Endpoint configuration
| Section | Setting | Value |
|---|---|---|
| Identity | Slug | ad-reset |
| Auth | Mode | HMAC with a strong secret shared with the help-desk app |
| Auth | HMAC header | X-Signature-256 |
| Auth | HMAC prefix | sha256= |
| Auth | HMAC encoding | hex |
| Allowed clients | 10.50.10.20 (the help-desk app's IP only) |
|
| Executor | Type | Windows PowerShell |
| Executor | Script path | C:\Scripts\ad-password-reset.ps1 |
| Data passing | JSON body to stdin | ✓ |
| Data passing | Headers/query as env vars | ✗ |
| Run as | Identity | Service (uses the gMSA) |
| Response | Mode | Sync |
| Response | Timeout (sec) | 30 |
| Response | Fail on non-zero exit | ✓ |
Calling it
$body = @{
samAccountName = 'jdoe'
newPassword = 'TempP@ssw0rd!2026'
requestedBy = 'helpdesk_user@contoso.local'
} | ConvertTo-Json
$bytes = [Text.Encoding]::UTF8.GetBytes($body)
$hmac = [Security.Cryptography.HMACSHA256]::new(
[Text.Encoding]::UTF8.GetBytes('your-shared-secret'))
$sig = ([BitConverter]::ToString($hmac.ComputeHash($bytes)) -replace '-','').ToLower()
Invoke-RestMethod -Method POST `
-Uri 'http://webhooks.contoso.local:8080/hook/ad-reset' `
-Headers @{ 'X-Signature-256' = "sha256=$sig" } `
-ContentType 'application/json' -Body $body
Operational notes
Audit log: every call lands in C:\ProgramData\WebhookServer\logs\webhook-YYYYMMDD.log with one line per run including the runId, slug, caller IP, exit code, and the script's stdout (the "reset jdoe requested by helpdesk_user" line). Ship those logs to your SIEM via the usual file-collector flow.

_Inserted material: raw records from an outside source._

[src/rtl/bicubic_pkg.sv]
// Shared types and constants for the bicubic input front-end.
// Holds the sequencer state encoding, error-flag bit positions and a width helper.
package bicubic_pkg;

    typedef enum logic [1:0] {
        SEQ_IDLE   = 2'd0,
        SEQ_ACTIVE = 2'd1,
        SEQ_FLUSH  = 2'd2,
        SEQ_RESYNC = 2'd3
    } seq_state_e;

    localparam int unsigned ERR_EARLY_EOL = 0;
    localparam int unsigned ERR_LATE_EOL  = 1;
    localparam int unsigned ERR_MID_SOF   = 2;
    localparam int unsigned ERR_NUM       = 3;

    // Counter width that never collapses to zero bits for degenerate sizes.
    function automatic int unsigned clog2_min1(input int unsigned value);
        return (value <= 1) ? 1 : $clog2(value);
    endfunction

endpackage

[src/rtl/bicubic_frame_geom_counter.sv]
// Column/row tracker for the input sequencer: reports whether the beat at the input
// is the last pixel of a line and of a frame; wraps to the origin after the last pixel.
module bicubic_frame_geom_counter
    import bicubic_pkg::*;
#(
    parameter int unsigned INPUT_WIDTH  = 960,
    parameter int unsigned INPUT_HEIGHT = 540
) (
    input  logic clk,
    input  logic aresetn,
    input  logic i_clear,
    input  logic i_advance,
    output logic o_line_end,
    output logic o_frame_end
);

    localparam int unsigned XW = clog2_min1(INPUT_WIDTH);
    localparam int unsigned YW = clog2_min1(INPUT_HEIGHT);
    localparam logic [XW-1:0] X_LAST = XW'(INPUT_WIDTH - 1);
    localparam logic [YW-1:0] Y_LAST = YW'(INPUT_HEIGHT - 1);

    logic [XW-1:0] r_x;
    logic [XW-1:0] w_x_d;
    logic [YW-1:0] r_y;
    logic [YW-1:0] w_y_d;
    logic          w_line_end;
    logic          w_frame_end;

    assign w_line_end  = (r_x == X_LAST);
    assign w_frame_end = w_line_end & (r_y == Y_LAST);

    always_comb begin
        w_x_d = r_x;
        w_y_d = r_y;
        if (i_clear) begin
            w_x_d = '0;
            w_y_d = '0;
        end else if (i_advance) begin
            if (w_line_end) begin
                w_x_d = '0;
                w_y_d = w_frame_end ? '0 : r_y + 1'b1;
            end else begin
                w_x_d = r_x + 1'b1;
            end
        end
    end

    always_ff @(posedge clk or negedge aresetn) begin
        if (!aresetn) begin
            r_x <= '0;
            r_y <= '0;
        end else begin
            r_x <= w_x_d;
            r_y <= w_y_d;
        end
    end

    assign o_line_end  = w_line_end;
    assign o_frame_end = w_frame_end;

endmodule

Rotating the HMAC secret: edit the endpoint in the GUI, replace the secret, save. The help-desk app needs the new secret too — coordinate the cutover. There's no overlap window built in; if you need a soft rollover, create a second endpoint with the new secret and switch caller traffic over.

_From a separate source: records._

<file path="src/rtl/find_collector_rd_if.sv">
// Read-side handshake between find_collector and the Wishbone register block.
// The collector presents the show-ahead FIFO head and the consumer pops it
// by raising ready while valid is high.
interface find_collector_rd_if #(
  parameter int SEQ_WIDTH = 8,
  parameter int E_WIDTH   = 16,
  parameter int UNIT_W    = 2
);
  logic                 valid;
  logic                 ready;
  logic [SEQ_WIDTH-1:0] seq;
  logic [E_WIDTH-1:0]   e;
  logic [UNIT_W-1:0]    unit;

  modport master (output valid, output seq, output e, output unit, input ready);
  modport slave  (input valid, input seq, input e, input unit, output ready);
endinterface

</file>
<file path="src/rtl/find_collector.sv">
// find_collector: captures each parallel find unit's result exactly once,
// tracks the minimum-energy result, and queues every captured result in a
// show-ahead FIFO drained through the read interface.
module find_collector #(
  parameter int  SEQ_WIDTH      = 8,
  parameter int  E_WIDTH        = 16,
  parameter int  PARALLEL_UNITS = 4,
  parameter int  FIFO_DEPTH     = 4,
  localparam int UNIT_W         = (PARALLEL_UNITS > 1) ? $clog2(PARALLEL_UNITS) : 1,
  localparam int CNT_W          = $clog2(FIFO_DEPTH + 1)
) (
  input  logic                               wb_clk_i,
  input  logic                               wb_rst_ni,
  input  logic                               i_clear,
  input  logic [PARALLEL_UNITS*SEQ_WIDTH-1:0] i_seq,
  input  logic [PARALLEL_UNITS*E_WIDTH-1:0]   i_e,
  input  logic [PARALLEL_UNITS-1:0]           i_done,
  output logic                               o_best_valid,
  output logic [SEQ_WIDTH-1:0]               o_best_seq,
  output logic [E_WIDTH-1:0]                 o_best_e,
  output logic [UNIT_W-1:0]                  o_best_unit,
  output logic                               o_all_done,
  output logic [CNT_W-1:0]                   o_fifo_count,
  output logic                               o_overflow,
  find_collector_rd_if.master                rd
);

  localparam int PTR_W = (FIFO_DEPTH > 1) ? $clog2(FIFO_DEPTH) : 1;

  // Capture bookkeeping
  logic [PARALLEL_UNITS-1:0] captured_q, captured_d;
  logic [PARALLEL_UNITS-1:0] pending_s;
  logic [PARALLEL_UNITS-1:0] sel_onehot_s;
  logic                      sel_found_s;
  logic [UNIT_W-1:0]         sel_unit_s;
  logic [SEQ_WIDTH-1:0]      sel_seq_s;
  logic [E_WIDTH-1:0]        sel_e_s;

  // Best-result registers
  logic                 best_valid_q, best_valid_d;
  logic [SEQ_WIDTH-1:0] best_seq_q, best_seq_d;
  logic [E_WIDTH-1:0]   best_e_q, best_e_d;
  logic [UNIT_W-1:0]    best_unit_q, best_unit_d;
  logic                 overflow_q, overflow_d;

  // FIFO state
  logic [PTR_W-1:0]     wr_ptr_q, wr_ptr_d;
  logic [PTR_W-1:0]     rd_ptr_q, rd_ptr_d;
  logic [CNT_W-1:0]     count_q, count_d;
  logic [SEQ_WIDTH-1:0] mem_seq_q  [FIFO_DEPTH];
  logic [SEQ_WIDTH-1:0] mem_seq_d  [FIFO_DEPTH];
  logic [E_WIDTH-1:0]   mem_e_q    [FIFO_DEPTH];
  logic [E_WIDTH-1:0]   mem_e_d    [FIFO_DEPTH];
  logic [UNIT_W-1:0]    mem_unit_q [FIFO_DEPTH];
  logic [UNIT_W-1:0]    mem_unit_d [FIFO_DEPTH];

  logic rd_valid_s;
  logic pop_s;
  logic room_s;
  logic push_s;

  // Pick the lowest-index unit that is done but not yet captured.
  always_comb begin
    pending_s    = i_done & ~captured_q;
    sel_found_s  = 1'b0;
    sel_onehot_s = {PARALLEL_UNITS{1'b0}};
    sel_unit_s   = {UNIT_W{1'b0}};
    sel_seq_s    = {SEQ_WIDTH{1'b0}};
    sel_e_s      = {E_WIDTH{1'b0}};
    // Walk downwards so the lowest pending index is the last one written.
    for (int k = PARALLEL_UNITS - 1; k >= 0; k--) begin
      if (pending_s[k]) begin
        sel_found_s  = 1'b1;
        sel_onehot_s = {PARALLEL_UNITS{1'b0}};
        sel_onehot_s[k] = 1'b1;
        sel_unit_s   = UNIT_W'(k);
        sel_seq_s    = i_seq[k*SEQ_WIDTH +: SEQ_WIDTH];
        sel_e_s      = i_e[k*E_WIDTH +: E_WIDTH];
      end else begin
        sel_found_s  = sel_found_s;
      end
    end
  end

  // FIFO handshake qualifiers: a full FIFO still accepts a push when the head pops.
  always_comb begin
    rd_valid_s = (count_q != {CNT_W{1'b0}});
    pop_s      = rd_valid_s & rd.ready;
    room_s     = (count_q < CNT_W'(FIFO_DEPTH)) | pop_s;
    push_s     = sel_found_s & room_s;
  end

  // Next-state for capture flags, best result, overflow and FIFO; clear wins.
  always_comb begin
    captured_d   = captured_q;
    best_valid_d = best_valid_q;
    best_seq_d   = best_seq_q;
    best_e_d     = best_e_q;
    best_unit_d  = best_unit_q;
    overflow_d   = overflow_q;
    wr_ptr_d     = wr_ptr_q;
    rd_ptr_d     = rd_ptr_q;
    count_d      = count_q;
    mem_seq_d    = mem_seq_q;
    mem_e_d      = mem_e_q;
    mem_unit_d   = mem_unit_q;

    if (i_clear) begin
      captured_d   = {PARALLEL_UNITS{1'b0}};
      best_valid_d = 1'b0;
      best_seq_d   = {SEQ_WIDTH{1'b0}};
      best_e_d     = {E_WIDTH{1'b0}};
      best_unit_d  = {UNIT_W{1'b0}};
      overflow_d   = 1'b0;
      wr_ptr_d     = {PTR_W{1'b0}};
      rd_ptr_d     = {PTR_W{1'b0}};
      count_d      = {CNT_W{1'b0}};
    end else begin
      captured_d = captured_q | sel_onehot_s;

      // Strict less-than: on a tie the earlier capture stays best.
      if (sel_found_s && (!best_valid_q || (sel_e_s < best_e_q))) begin
        best_valid_d = 1'b1;
        best_seq_d   = sel_seq_s;
        best_e_d     = sel_e_s;
        best_unit_d  = sel_unit_s;
      end else begin
        best_valid_d = best_valid_q;
      end

      if (push_s) begin
        mem_seq_d[wr_ptr_q]  = sel_seq_s;
        mem_e_d[wr_ptr_q]    = sel_e_s;
        mem_unit_d[wr_ptr_q] = sel_unit_s;
        wr_ptr_d             = wr_ptr_q + PTR_W'(1'b1);
      end else if (sel_found_s) begin
        overflow_d = 1'b1;
      end else begin
        wr_ptr_d = wr_ptr_q;
      end

      if (pop_s) begin
        rd_ptr_d = rd_ptr_q + PTR_W'(1'b1);
      end else begin
        rd_ptr_d = rd_ptr_q;
      end

      case ({push_s, pop_s})
        2'b10:   count_d = count_q + CNT_W'(1'b1);
        2'b01:   count_d = count_q - CNT_W'(1'b1);
        default: count_d = count_q;
      endcase
    end
  end

  // State registers with asynchronous active-low reset.
  always_ff @(posedge wb_clk_i or negedge wb_rst_ni) begin
    if (!wb_rst_ni) begin
      captured_q   <= {PARALLEL_UNITS{1'b0}};
      best_valid_q <= 1'b0;
      best_seq_q   <= {SEQ_WIDTH{1'b0}};
      best_e_q     <= {E_WIDTH{1'b0}};
      best_unit_q  <= {UNIT_W{1'b0}};
      overflow_q   <= 1'b0;
      wr_ptr_q     <= {PTR_W{1'b0}};
      rd_ptr_q     <= {PTR_W{1'b0}};
      count_q      <= {CNT_W{1'b0}};
      for (int i = 0; i < FIFO_DEPTH; i++) begin
        mem_seq_q[i]  <= {SEQ_WIDTH{1'b0}};
        mem_e_q[i]    <= {E_WIDTH{1'b0}};
        mem_unit_q[i] <= {UNIT_W{1'b0}};
      end
    end else begin
      captured_q   <= captured_d;
      best_valid_q <= best_valid_d;
      best_seq_q   <= best_seq_d;
      best_e_q     <= best_e_d;
      best_unit_q  <= best_unit_d;
      overflow_q   <= overflow_d;
      wr_ptr_q     <= wr_ptr_d;
      rd_ptr_q     <= rd_ptr_d;
      count_q      <= count_d;
      mem_seq_q    <= mem_seq_d;
      mem_e_q      <= mem_e_d;
      mem_unit_q   <= mem_unit_d;
    end
  end

  // Output mapping; FIFO head data is forced to zero while empty.
  always_comb begin
    o_best_valid = best_valid_q;
    o_best_seq   = best_seq_q;
    o_best_e     = best_e_q;
    o_best_unit  = best_unit_q;
    o_all_done   = &captured_q;
    o_fifo_count = count_q;
    o_overflow   = overflow_q;
    rd.valid     = rd_valid_s;
    if (rd_valid_s) begin
      rd.seq  = mem_seq_q[rd_ptr_q];
      rd.e    = mem_e_q[rd_ptr_q];
      rd.unit = mem_unit_q[rd_ptr_q];
    end else begin
      rd.seq  = {SEQ_WIDTH{1'b0}};
      rd.e    = {E_WIDTH{1'b0}};
      rd.unit = {UNIT_W{1'b0}};
    end
  end

endmodule
</file>
<file path="src/flat_wrapper.sv">
// flat-port wrapper written by rule: the top's interface ports become plain ports
module find_collector_flat 
#(
  parameter int  SEQ_WIDTH      = 8,
  parameter int  E_WIDTH        = 16,
  parameter int  PARALLEL_UNITS = 4,
  parameter int  FIFO_DEPTH     = 4,
  localparam int UNIT_W         = (PARALLEL_UNITS > 1) ? $clog2(PARALLEL_UNITS) : 1,
  localparam int CNT_W          = $clog2(FIFO_DEPTH + 1)
)
  (wb_clk_i, wb_rst_ni, i_clear, i_seq, i_e, i_done, o_best_valid, o_best_seq, o_best_e, o_best_unit, o_all_done, o_fifo_count, o_overflow, rd_valid, rd_seq, rd_e, rd_unit, rd_ready);
  find_collector_rd_if #(.SEQ_WIDTH(SEQ_WIDTH), .E_WIDTH(E_WIDTH)) rd_i ();
  input  logic wb_clk_i;
  input  logic wb_rst_ni;
  input  logic i_clear;
  input  logic [PARALLEL_UNITS*SEQ_WIDTH-1:0] i_seq;
  input  logic [PARALLEL_UNITS*E_WIDTH-1:0] i_e;
  input  logic [PARALLEL_UNITS-1:0] i_done;
  output logic o_best_valid;
  output logic [SEQ_WIDTH-1:0] o_best_seq;
  output logic [E_WIDTH-1:0] o_best_e;
  output logic [UNIT_W-1:0] o_best_unit;
  output logic o_all_done;
  output logic [CNT_W-1:0] o_fifo_count;
  output logic o_overflow;
  output wire logic [$bits(rd_i.valid)-1:0] rd_valid;
  output wire logic [$bits(rd_i.seq)-1:0] rd_seq;
  output wire logic [$bits(rd_i.e)-1:0] rd_e;
  output wire logic [$bits(rd_i.unit)-1:0] rd_unit;
  input wire logic [$bits(rd_i.ready)-1:0] rd_ready;
  assign rd_valid = rd_i.valid;
  assign rd_seq = rd_i.seq;
  assign rd_e = rd_i.e;
  assign rd_unit = rd_i.unit;
  assign rd_i.ready = rd_ready;
  find_collector #(.SEQ_WIDTH(SEQ_WIDTH), .E_WIDTH(E_WIDTH), .PARALLEL_UNITS(PARALLEL_UNITS), .FIFO_DEPTH(FIFO_DEPTH)) u_core (.wb_clk_i(wb_clk_i), .wb_rst_ni(wb_rst_ni), .i_clear(i_clear), .i_seq(i_seq), .i_e(i_e), .i_done(i_done), .o_best_valid(o_best_valid), .o_best_seq(o_best_seq), .o_best_e(o_best_e), .o_best_unit(o_best_unit), .o_all_done(o_all_done), .o_fifo_count(o_fifo_count), .o_overflow(o_overflow), .rd(rd_i));
endmodule
</file>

Privileged-group guard: the script's denyGroups check is a basic guard. If a more sophisticated guard is needed (target user attribute, OU-based logic), add it in the script — that's the right place, not the webhook server.
Self-service from the user side: don't expose this endpoint to end users directly. Front it with a help-desk app that authenticates the user (preferably with MFA), then makes the call to the webhook with its bearer/HMAC credentials. The webhook server is the plumbing; not the front door.